Chinese statistician

Tianwen Tony Cai (蔡天文 (Cài Tiānwén); born March, 1967) is a Chinese statistician. He is the Daniel H. Silberberg Professor of Statistics and Vice Dean at the Wharton School of the University of Pennsylvania. He is also professor of Applied Math & Computational Science Graduate Group, and associate scholar at the Department of Biostatistics, Epidemiology & Informatics, Perelman School of Medicine, University of Pennsylvania. In 2008 Cai received the COPSS Presidents' Award.

== Early life and education ==
Cai was born in Rui'an, Wenzhou, Zhejiang, China. In 1986, he graduated from the Department of Mathematics, Hangzhou University (previous and current Department of Mathematics, Zhejiang University), at 18 years old. In 1989, he received an M.Sc. from Shanghai Jiao Tong University and in 1996, earned a PhD from Cornell University.

==Career==
Cai was appointed the Dorothy Silberberg Professor at the Wharton School of the University of Pennsylvania from July 1, 2007 to July 31, 2018 and has been the Daniel H. Silberberg Professor at Wharton since August 1, 2018. Cai has been the Vice Dean of the Wharton School since August 1, 2017.

Cai's research focuses on high-dimensional statistics, statistical machine learning, large-scale inference, nonparametric function estimation, functional data analysis, and statistical decision theory, and applications to genomics, compressed sensing, chemical identification, medical imaging, and financial engineering.

In 2017, Cai was elected to the presidency of International Chinese Statistical Association (ICSA).

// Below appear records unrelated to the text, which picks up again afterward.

From an optimization exercise on the open Yosys and OpenROAD flow, aimed at small area, a short achievable clock period and few clock cycles per item; shortcuts taken in it are not production practice.
Function was checked by simulation only, so behaviour that the tests miss may differ from the original.
Power figures rest on the tool's default switching activity, not on a simulated workload.

--- flow/design.v ---
module systolic_fa(input a, input b, input c, output s, output co);
	assign s = a ^ b ^ c;
	assign co = (a & b) | (c & (a ^ b));
endmodule
module systolic_xor2(input a, input b, output y);
	assign y = a ^ b;
endmodule
module systolic_xnor2(input a, input b, output y);
	assign y = ~(a ^ b);
endmodule
module systolic_mux2(input a0, input a1, input s, output y);
	assign y = s ? a1 : a0;
endmodule
module systolic_nor2(input a, input b, output y);
	assign y = ~(a | b);
endmodule
`timescale 1 ps / 1 ps
module systolic_array_top (
		input  wire reset_sink_reset,
		input  wire clock_sink,
		output wire [127:0] data_out_data,  
		input  wire data_out_ready,
		output reg data_out_valid,
		input  wire [127:0] st_rows_data,  
		output wire st_rows_ready,
		input  wire st_rows_valid,
		input  wire [127:0] st_cols_data,
		output wire st_cols_ready,
		input  wire st_cols_valid,
		input  wire [31:0] st_instr_data,
		output reg st_instr_ready,
		input wire st_instr_valid
	);
	wire CLOCK = clock_sink;
	wire reset = reset_sink_reset;
	reg [1:0] credits;
	reg [3:0] beat;
	reg [127:0] in_a;
	reg [127:0] in_a3;
	reg [63:0] in_s1;
	reg [63:0] in_s2;
	reg [63:0] in_s3;
	reg v0, last0;
	reg active;
	reg pending;
	reg [3:0] phase;
	reg [4:0] next_col;
	reg [127:0] out_reg;
	reg rdy_a, rdy_b;	 
	reg ld_a, ld_b;		 
	reg here;		 
	reg idle;		 
	wire in_ready = rdy_a || (rdy_b && data_out_ready);
	assign st_rows_ready = in_ready;
	assign st_cols_ready = in_ready;
	wire load = ld_a || (ld_b && data_out_ready);
	wire out_free = !data_out_valid || data_out_ready;
	wire xfer = here && out_free;
	wire clr = load || idle;
	wire data_in_valid = st_rows_valid && st_cols_valid;
	wire fire = in_ready && data_in_valid;
	wire ifire = st_instr_ready && st_instr_valid;
	wire waiting = pending || last0;
	wire [1:0] credits_n = credits + {1'b0, ifire} - {1'b0, fire && beat == 4'd15};
	wire last0_n = fire && beat == 4'd15;
	wire active_n = (active || v0) && !load;
	wire pending_n = waiting && !load;
	wire [3:0] phase_n = load ? 4'd0 : phase + 4'd1;
	wire [4:0] next_col_n = load ? 5'd0 : next_col + {4'd0, xfer};
	wire dv_n = xfer || (data_out_valid && !data_out_ready);
	wire waiting_n = pending_n || last0_n;
	wire last_here_n = (next_col_n == 5'd15) && (phase_n == 4'd15);
	wire hasi_n = credits_n != 2'd0;
	always @ (posedge CLOCK, posedge reset) begin
		if (reset) begin
			credits <= 0;
			st_instr_ready <= 0;
			beat <= 0;
			last0 <= 0;
			v0 <= 0;
			active <= 0;
			pending <= 0;
			phase <= 0;
			next_col <= 5'd16;
			data_out_valid <= 0;
			rdy_a <= 0;
			rdy_b <= 0;
			ld_a <= 0;
			ld_b <= 0;
			here <= 0;
			idle <= 1;
		end else begin
			credits <= credits_n;
			st_instr_ready <= credits_n != 2'd2;
			if (fire)
				beat <= beat + 4'd1;
			last0 <= last0_n;
			v0 <= fire;
			active <= active_n;
			pending <= pending_n;
			phase <= phase_n;
			next_col <= next_col_n;
			data_out_valid <= dv_n;
			rdy_a <= hasi_n && (!waiting_n || next_col_n[4] || (last_here_n && !dv_n));
			rdy_b <= hasi_n && waiting_n && last_here_n && dv_n;
			ld_a <= waiting_n && (next_col_n[4] || (last_here_n && !dv_n));
			ld_b <= waiting_n && last_here_n && dv_n;
			here <= !next_col_n[4] && (phase_n == next_col_n[3:0]);
			idle <= !active_n && !fire;
		end
	end
	genvar r, c, k;
	generate
		for (r = 0; r < 16; r = r + 1) begin: pre_row
			wire [7:0] av = st_rows_data[127-8*r -: 8];
			always @ (posedge CLOCK) begin
				in_a[8*r+7 -: 8] <= av;
				in_a3[8*r+7 -: 8] <= av + {av[6:0], 1'b0};
			end
		end
		for (c = 0; c < 16; c = c + 1) begin: pre_col
			for (k = 0; k < 4; k = k + 1) begin: digit
				wire [1:0] d = st_cols_data[127-8*c-7+2*k +: 2];
				always @ (posedge CLOCK) begin
					in_s1[4*c+k] <= fire && d == 2'd1;
					in_s2[4*c+k] <= fire && d == 2'd2;
					in_s3[4*c+k] <= fire && d == 2'd3;
				end
			end
		end
	endgenerate
	wire [7:0] sum [0:15][0:15];
	reg [7:0] shadow [0:15][0:15];
	generate
		for (c = 0; c < 16; c = c + 1) begin: col
			for (r = 0; r < 16; r = r + 1) begin: row
				wire [7:0] a = in_a[8*r+7 -: 8];
				wire [7:0] a3 = in_a3[8*r+7 -: 8];
				wire [3:0] s1 = in_s1[4*c+3 -: 4];
				wire [3:0] s2 = in_s2[4*c+3 -: 4];
				wire [3:0] s3 = in_s3[4*c+3 -: 4];
				wire [7:0] sum_p;
				reg [7:0] acc;	 
				wire pp0_0, pp0_1, pp0_2, pp0_3, pp0_4, pp0_5, pp0_6, pp0_7, pp1_2, pp1_3, pp1_4, pp1_5, pp1_6, pp1_7, pp2_4, pp2_5, pp2_6, pp2_7, pp3_6, pp3_7, x0, x1, x2, x3, x4, x5, x6, x7, fs0, fc0, fs1, fc1, fs2, fc2, fs3, fc3, fs4, fc4, fs5, fc5, fs6, fc6, fs7, fc7, fs8, fc8, p0, g0, p1, g1, p2, g2, p3, g3, p4, g4, p5, g5, p6, g6, G0_1, P0_1, G0_3, P0_3, G0_5, P0_5, G1_2, P1_2, G1_3, P1_3, G1_6, P1_6, G2_4, P2_4, G2_5, P2_5, G2_6, P2_6, sum0, sum1, sum2, sum3, sum4, sum5, sum6, xs0, xs1, xs2, xs3, xs4, xs5, xs6, xs7, sum7;
				assign pp0_0 = ~((s1[0] | s3[0]) & a[0]);
				assign pp0_1 = ~((s1[0] & a[1]) | (s2[0] & a[0]) | (s3[0] & a3[1]));
				assign pp0_2 = ~((s1[0] & a[2]) | (s2[0] & a[1]) | (s3[0] & a3[2]));
				assign pp0_3 = ~((s1[0] & a[3]) | (s2[0] & a[2]) | (s3[0] & a3[3]));
				assign pp0_4 = ~((s1[0] & a[4]) | (s2[0] & a[3]) | (s3[0] & a3[4]));
				assign pp0_5 = ~((s1[0] & a[5]) | (s2[0] & a[4]) | (s3[0] & a3[5]));
				assign pp0_6 = ~((s1[0] & a[6]) | (s2[0] & a[5]) | (s3[0] & a3[6]));
				assign pp0_7 = ~((s1[0] & a[7]) | (s2[0] & a[6]) | (s3[0] & a3[7]));
				assign pp1_2 = ~((s1[1] | s3[1]) & a[0]);
				assign pp1_3 = ~((s1[1] & a[1]) | (s2[1] & a[0]) | (s3[1] & a3[1]));
				assign pp1_4 = ~((s1[1] & a[2]) | (s2[1] & a[1]) | (s3[1] & a3[2]));
				assign pp1_5 = ~((s1[1] & a[3]) | (s2[1] & a[2]) | (s3[1] & a3[3]));
				assign pp1_6 = ~((s1[1] & a[4]) | (s2[1] & a[3]) | (s3[1] & a3[4]));
				assign pp1_7 = ~((s1[1] & a[5]) | (s2[1] & a[4]) | (s3[1] & a3[5]));
				assign pp2_4 = ~((s1[2] | s3[2]) & a[0]);
				assign pp2_5 = ~((s1[2] & a[1]) | (s2[2] & a[0]) | (s3[2] & a3[1]));
				assign pp2_6 = ~((s1[2] & a[2]) | (s2[2] & a[1]) | (s3[2] & a3[2]));
				assign pp2_7 = ~((s1[2] & a[3]) | (s2[2] & a[2]) | (s3[2] & a3[3]));
				assign pp3_6 = ~((s1[3] | s3[3]) & a[0]);
				assign pp3_7 = ~((s1[3] & a[1]) | (s2[3] & a[0]) | (s3[3] & a3[1]));
				assign x0 = acc[0];
				assign x1 = acc[1];
				assign x2 = acc[2];
				assign x3 = acc[3];
				assign x4 = acc[4];
				assign x5 = acc[5];
				assign x6 = acc[6];
				assign x7 = acc[7];
				systolic_fa fa0(.a(x2), .b(pp0_2), .c(pp1_2), .s(fs0), .co(fc0));
				systolic_fa fa1(.a(x3), .b(pp0_3), .c(pp1_3), .s(fs1), .co(fc1));
				systolic_fa fa2(.a(x4), .b(pp0_4), .c(pp1_4), .s(fs2), .co(fc2));
				systolic_fa fa3(.a(pp2_4), .b(fc1), .c(fs2), .s(fs3), .co(fc3));
				systolic_fa fa4(.a(x5), .b(pp0_5), .c(pp1_5), .s(fs4), .co(fc4));
				systolic_fa fa5(.a(pp2_5), .b(fc2), .c(fs4), .s(fs5), .co(fc5));
				systolic_fa fa6(.a(x6), .b(pp0_6), .c(pp1_6), .s(fs6), .co(fc6));
				systolic_fa fa7(.a(pp2_6), .b(pp3_6), .c(fc4), .s(fs7), .co(fc7));
				systolic_fa fa8(.a(fs6), .b(fs7), .c(fc5), .s(fs8), .co(fc8));
				systolic_xor2 px0(.a(x0), .b(pp0_0), .y(p0));
				systolic_nor2 gx0(.a(x0), .b(pp0_0), .y(g0));
				systolic_xor2 px1(.a(x1), .b(pp0_1), .y(p1));
				systolic_nor2 gx1(.a(x1), .b(pp0_1), .y(g1));
				assign p2 = ~fs0;
				assign g2 = 1'b0;
				systolic_xor2 px3(.a(fc0), .b(fs1), .y(p3));
				systolic_nor2 gx3(.a(fc0), .b(fs1), .y(g3));
				assign p4 = ~fs3;
				assign g4 = 1'b0;
				systolic_xor2 px5(.a(fc3), .b(fs5), .y(p5));
				systolic_nor2 gx5(.a(fc3), .b(fs5), .y(g5));
				assign p6 = ~fs8;
				assign g6 = 1'b0;
				assign G0_1 = g1 | (p1 & g0);
				assign P0_1 = p1 & p0;
				assign G0_3 = g3 | (p3 & g2);
				assign P0_3 = p3 & p2;
				assign G0_5 = g5 | (p5 & g4);
				assign P0_5 = p5 & p4;
				assign G1_2 = g2 | (p2 & G0_1);
				assign P1_2 = p2 & P0_1;
				assign G1_3 = G0_3 | (P0_3 & G0_1);
				assign P1_3 = P0_3 & P0_1;
				assign G1_6 = g6 | (p6 & G0_5);
				assign P1_6 = p6 & P0_5;
				assign G2_4 = g4 | (p4 & G1_3);
				assign P2_4 = p4 & P1_3;
				assign G2_5 = G0_5 | (P0_5 & G1_3);
				assign P2_5 = P0_5 & P1_3;
				assign G2_6 = G1_6 | (P1_6 & G1_3);
				assign P2_6 = P1_6 & P1_3;
				assign sum0 = p0;
				assign sum1 = p1 ^ g0;
				assign sum2 = p2 ^ G0_1;
				assign sum3 = p3 ^ G1_2;
				assign sum4 = p4 ^ G1_3;
				assign sum5 = p5 ^ G2_4;
				assign sum6 = p6 ^ G2_5;
				systolic_xor2 xg0(.a(x7), .b(pp0_7), .y(xs0));
				systolic_xor2 xg1(.a(pp1_7), .b(pp2_7), .y(xs1));
				systolic_xor2 xg2(.a(pp3_7), .b(xs0), .y(xs2));
				systolic_xor2 xg3(.a(xs1), .b(xs2), .y(xs3));
				systolic_xor2 xg4(.a(fc6), .b(xs3), .y(xs4));
				systolic_xor2 xg5(.a(xs4), .b(fc7), .y(xs5));
				systolic_xor2 xg6(.a(xs5), .b(fc8), .y(xs6));
				systolic_xor2 xg7(.a(xs6), .b(G2_6), .y(xs7));
				assign sum7 = xs7;
				assign sum_p = {sum7, sum6, sum5, sum4, sum3, sum2, sum1, sum0};
				assign sum[c][r] = sum_p;
				wire [7:0] shadow_d;
				systolic_mux2 smux[7:0] (.a0(shadow[(c+1)%16][r]), .a1(sum_p), .s(load), .y(shadow_d));
				always @ (posedge CLOCK) begin
					acc <= clr ? 8'hff : ~sum_p;
					shadow[c][r] <= shadow_d;
				end
			end
		end
	endgenerate
	always @ (posedge CLOCK) begin
		if (xfer)
			out_reg <= {shadow[0][0], shadow[0][1], shadow[0][2], shadow[0][3],
				shadow[0][4], shadow[0][5], shadow[0][6], shadow[0][7],
				shadow[0][8], shadow[0][9], shadow[0][10], shadow[0][11],
				shadow[0][12], shadow[0][13], shadow[0][14], shadow[0][15]};
	end
	assign data_out_data = out_reg;
endmodule
--- flow/run.sh ---
#!/bin/bash
# synth_recipe.tcl (not shown) runs the flow's synth.tcl, then flattens the netlist and writes it again
# the make line also repeats each setting of config.mk as NAME=value (left out here)
make -C /OpenROAD-flow-scripts/flow DESIGN_CONFIG=/design/flow/config.mk WORK_HOME=/design/flow/orfs CLKGATE_MAP_FILE= SYNTH_SCRIPT=/design/flow/synth_recipe.tcl finish
--- flow/config.mk ---
export PLATFORM = sky130hd
export DESIGN_NAME = systolic_array_top
export DESIGN_NICKNAME = systolic_array_top
export VERILOG_FILES = /design/flow/design.v
export SDC_FILE = /design/flow/constraint.sdc
export NUM_CORES = 8
export LEC_CHECK = 0
export CAP_MARGIN = 20
export CORE_MARGIN = 2
export CORE_UTILIZATION = 35
export PLACE_DENSITY = 0.45
export SETUP_SLACK_MARGIN = 2.5
export SLEW_MARGIN = 20
export SYNTH_HIERARCHICAL = 1
--- flow/constraint.sdc ---
create_clock -name core_clock -period 6.0 [get_ports {clock_sink}]
set_input_delay 1.2000 -clock core_clock [delete_from_list [all_inputs] [get_ports {clock_sink}]]
set_output_delay 1.2000 -clock core_clock [all_outputs]
set_load 0.01 [all_outputs]
==> results of run 1 <==
==> final timing paths <==
path	startpoint	end	slack, ps
setup reg to reg	in_a3[115]	shadow[78][7]	2430
max in group asynchronous	reset_sink_reset	idle	5200
setup / recovery	in_a3[115]	shadow[78][7]	2430
hold reg to reg	shadow[66][6]	shadow[50][6]	420
hold / removal	reset_sink_reset	here	400
min in group core_clock	shadow[66][6]	shadow[50][6]	420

== Additional affiliations and memberships ==
Cai was a co-editor of the Annals of Statistics from 2010 to 2012. He has also served on editorial boards of several other journals, including Journal of the American Statistical Association (JASA), Journal of the Royal Statistical Society Series B (JRSSB), Statistics Surveys, and Statistica Sinica.

==Honors and awards==
- 2009 Medallion Lecturer, Institute of Mathematical Statistics
- 2008 COPSS Presidents' Award
- 2006 Fellow, Institute of Mathematical Statistics

== Personal life ==
Cai has four brothers and one sister. His sister Tianxi Cai is the John Rock Professor of Population and Translational Data Sciences in the Department of Biostatistics at the Harvard T.H. Chan School of Public Health. She is also a professor at Harvard Medical School. His brother Tianwu Michael Cai, majored in physics (PhD, Rochester) is a vice-president of Goldman Sachs. Tony Cai has two children, a son and daughter.